Colorado Politics

State GOP chair Kristi Burton Brown makes good on vow to visit all 64 Colorado counties

It took nearly a year, but Colorado Republican Kristi Burton Brown has fulfilled one of the promises she made in her campaign for state GOP chair – visit every one of the state’s 64 counties during her first year in office.

Burton Brown completed the journey earlier this month with a stop in Pitkin County and commemorated the accomplishment with a video message recorded roadside in a snowstorm.

“It’s so good to be with Republicans across the state,” a smiling Burton Brown said in the video, raising her voice as traffic zoomed by behind her. “We’re going to have a red wave in 2022 as we campaign on the issues Coloradans care about: affordability and public safety and more education options for everyone.

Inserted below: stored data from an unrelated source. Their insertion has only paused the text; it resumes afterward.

From an optimization exercise on the open Yosys and OpenROAD flow, aimed at small area and a short achievable clock period; shortcuts taken in it are not production practice.
Only simulation tests tie the RTL to the original design; equivalence was not proved.
Power and IR drop assume default switching activity.

--- design/flow/run.sh ---
#!/bin/bash
# synth_recipe.tcl (not shown) runs the flow's synth.tcl, then flattens the netlist and writes it again
# the make line also repeats each setting of config.mk as NAME=value (left out here)
make -C /OpenROAD-flow-scripts/flow DESIGN_CONFIG=/design/flow/config.mk WORK_HOME=/design/flow/orfs CLKGATE_MAP_FILE= SYNTH_SCRIPT=/design/flow/synth_recipe.tcl finish
--- design/flow/config.mk ---
export PLATFORM = sky130hd
export DESIGN_NAME = ALU_TOP
export DESIGN_NICKNAME = ALU_TOP
export VERILOG_FILES = /design/flow/design.v
export SDC_FILE = /design/flow/constraint.sdc
export NUM_CORES = 4
export LEC_CHECK = 0
export ABC_AREA = 1
export CAP_MARGIN = 20
export CORE_MARGIN = 2
export CORE_UTILIZATION = 60
export SLEW_MARGIN = 20
--- design/flow/constraint.sdc ---
create_clock -name core_clock -period 140.0 [get_ports {CLK_TOP}]
set_input_delay 28.0000 -clock core_clock [delete_from_list [all_inputs] [get_ports {CLK_TOP}]]
set_output_delay 28.0000 -clock core_clock [all_outputs]
set_load 0.01 [all_outputs]
--- design/flow/design.v ---
module DECODER_UNIT (
  input  wire [1:0] ALU_FUN,
  output wire       Arith_Enable,
  output wire       Logic_Enable,
  output wire       CMP_Enable,
  output wire       Shift_Enable
);
  assign Arith_Enable = ALU_FUN == 2'b00;
  assign Logic_Enable = ALU_FUN == 2'b01;
  assign CMP_Enable   = ALU_FUN == 2'b10;
  assign Shift_Enable = ALU_FUN == 2'b11;
endmodule
module ARITHMETIC_UNIT #(parameter K = 11) (
  input  wire [15:0]     A,
  input  wire [15:0]     B,
  input  wire [1:0]      ALU_FUN,
  input  wire            Arith_Enable,
  input  wire            Sub,
  input  wire [15:16-K]  QH,
  input  wire [K-1:0]    RH,
  output wire [15:0]     S,
  output wire            C16,
  output wire [31:0]     Arith_OUT,
  output wire            Carry_OUT
);
  ADDSUB U_addsub (.A(A), .B(B), .Sub(Sub), .S(S), .C16(C16));
  wire [31:0] p;
  MUL16 U_mul (.A(A), .B(B), .P(p));
  wire [15:0] q;
  assign q[15:16-K] = QH;
  DIV_TAIL #(.K(K)) U_div_tail (.A(A[15-K:0]), .B(B), .RH(RH), .Q(q[15-K:0]));
  wire [15:0] lo = ALU_FUN[1] ? (ALU_FUN[0] ? q : p[15:0]) : S;
  wire [15:0] hi = ALU_FUN[1] ? (ALU_FUN[0] ? 16'b0 : p[31:16])
                              : {16{ALU_FUN[0] & ~C16}};
  assign Arith_OUT = Arith_Enable ? {hi, lo} : 32'b0;
  assign Carry_OUT = Arith_Enable & (ALU_FUN == 2'b00) & C16;
endmodule
module ADDSUB (
  input  wire [15:0] A,
  input  wire [15:0] B,
  input  wire        Sub,
  output wire [15:0] S,
  output wire        C16
);
  wire [16:0] c;
  wire [15:0] bx = B ^ {16{Sub}};
  assign c[0] = Sub;
  genvar j;
  generate for (j = 0; j < 16; j = j + 1) begin : g
    assign S[j]   = A[j] ^ bx[j] ^ c[j];
    assign c[j+1] = (A[j] & bx[j]) | (c[j] & (A[j] ^ bx[j]));
  end endgenerate
  assign C16 = c[16];
endmodule
module DIV_STEP #(parameter W = 1) (
  input  wire [W-1:0] U,
  input  wire [W-1:0] BL,
  input  wire         BHZ,
  output wire         Q,
  output wire [W-1:0] UN
);
  wire [W:0]   c;
  wire [W-1:0] s;
  assign c[0] = 1'b0;
  genvar j;
  generate for (j = 0; j < W; j = j + 1) begin : g
    assign s[j]   = U[j] ^ BL[j] ^ c[j];
    assign c[j+1] = (U[j] & BL[j]) | (c[j] & (U[j] ^ BL[j]));
  end endgenerate
  assign Q  = BHZ & ~c[W];
  assign UN = Q ? s : U;
endmodule
module DIV_LAST (
  input  wire [15:0] U,
  input  wire [15:0] B,
  output wire        Q
);
  wire [16:0] c;
  assign c[0] = 1'b0;
  genvar j;
  generate for (j = 0; j < 16; j = j + 1) begin : g
    assign c[j+1] = (U[j] & B[j]) | (c[j] & (U[j] ^ B[j]));
  end endgenerate
  assign Q = ~c[16];
endmodule
module DIV_HEAD #(parameter K = 11) (
  input  wire [15:0]    A,
  input  wire [15:0]    B,
  output wire [15:16-K] Q,
  output wire [K-1:0]   R
);
  wire [16:1] nz;
  assign nz[16] = 1'b0;
  genvar w;
  generate
    for (w = 15; w >= 1; w = w - 1) begin : o
      assign nz[w] = nz[w+1] | B[w];
    end
    for (w = 1; w <= K; w = w + 1) begin : st
      wire [w-1:0] t;
      wire [w-1:0] r;
      if (w == 1) begin : f
        assign t = ~A[15];
      end else begin : n
        assign t = {st[w-1].r, ~A[16-w]};
      end
      DIV_STEP #(.W(w)) u (.U(t), .BL(B[w-1:0]), .BHZ(~nz[w]), .Q(Q[16-w]), .UN(r));
    end
  endgenerate
  assign R = st[K].r;
endmodule
module DIV_TAIL #(parameter K = 11) (
  input  wire [15-K:0] A,
  input  wire [15:0]   B,
  input  wire [K-1:0]  RH,
  output wire [15-K:0] Q
);
  wire [16:1] nz;
  assign nz[16] = 1'b0;
  genvar w;
  generate
    for (w = 15; w >= 1; w = w - 1) begin : o
      assign nz[w] = nz[w+1] | B[w];
    end
    for (w = K + 1; w <= 15; w = w + 1) begin : st
      wire [w-1:0] t;
      wire [w-1:0] r;
      if (w == K + 1) begin : f
        assign t = {RH, ~A[16-w]};
      end else begin : n
        assign t = {st[w-1].r, ~A[16-w]};
      end
      DIV_STEP #(.W(w)) u (.U(t), .BL(B[w-1:0]), .BHZ(~nz[w]), .Q(Q[16-w]), .UN(r));
    end
  endgenerate
  DIV_LAST u_last (.U({st[15].r, ~A[0]}), .B(B), .Q(Q[0]));
endmodule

Let’s go win!”

State Republicans have been hammering the three topics as the 2022 midterm election approaches amid plunging approval ratings for President Joe Biden and hopes the GOP can recover this fall from a series of historic setbacks that have left the party with less power than it’s held in Colorado for generations.

Burton Brown won a two-year term as chair over former Secretary of State Scott Gessler and a handful of other hopefuls on March 27, 2021 and checked off the last county on the list on March 9. 

She’s been posting photos of her and fellow Republicans throughout the state regularly over the last year and has visited many counties numerous times, party officials said.

In a statement to Colorado Politics, Burton Brown said that, after completing her itinerary, she “can truly say that there is no greater state to call home than Colorado.”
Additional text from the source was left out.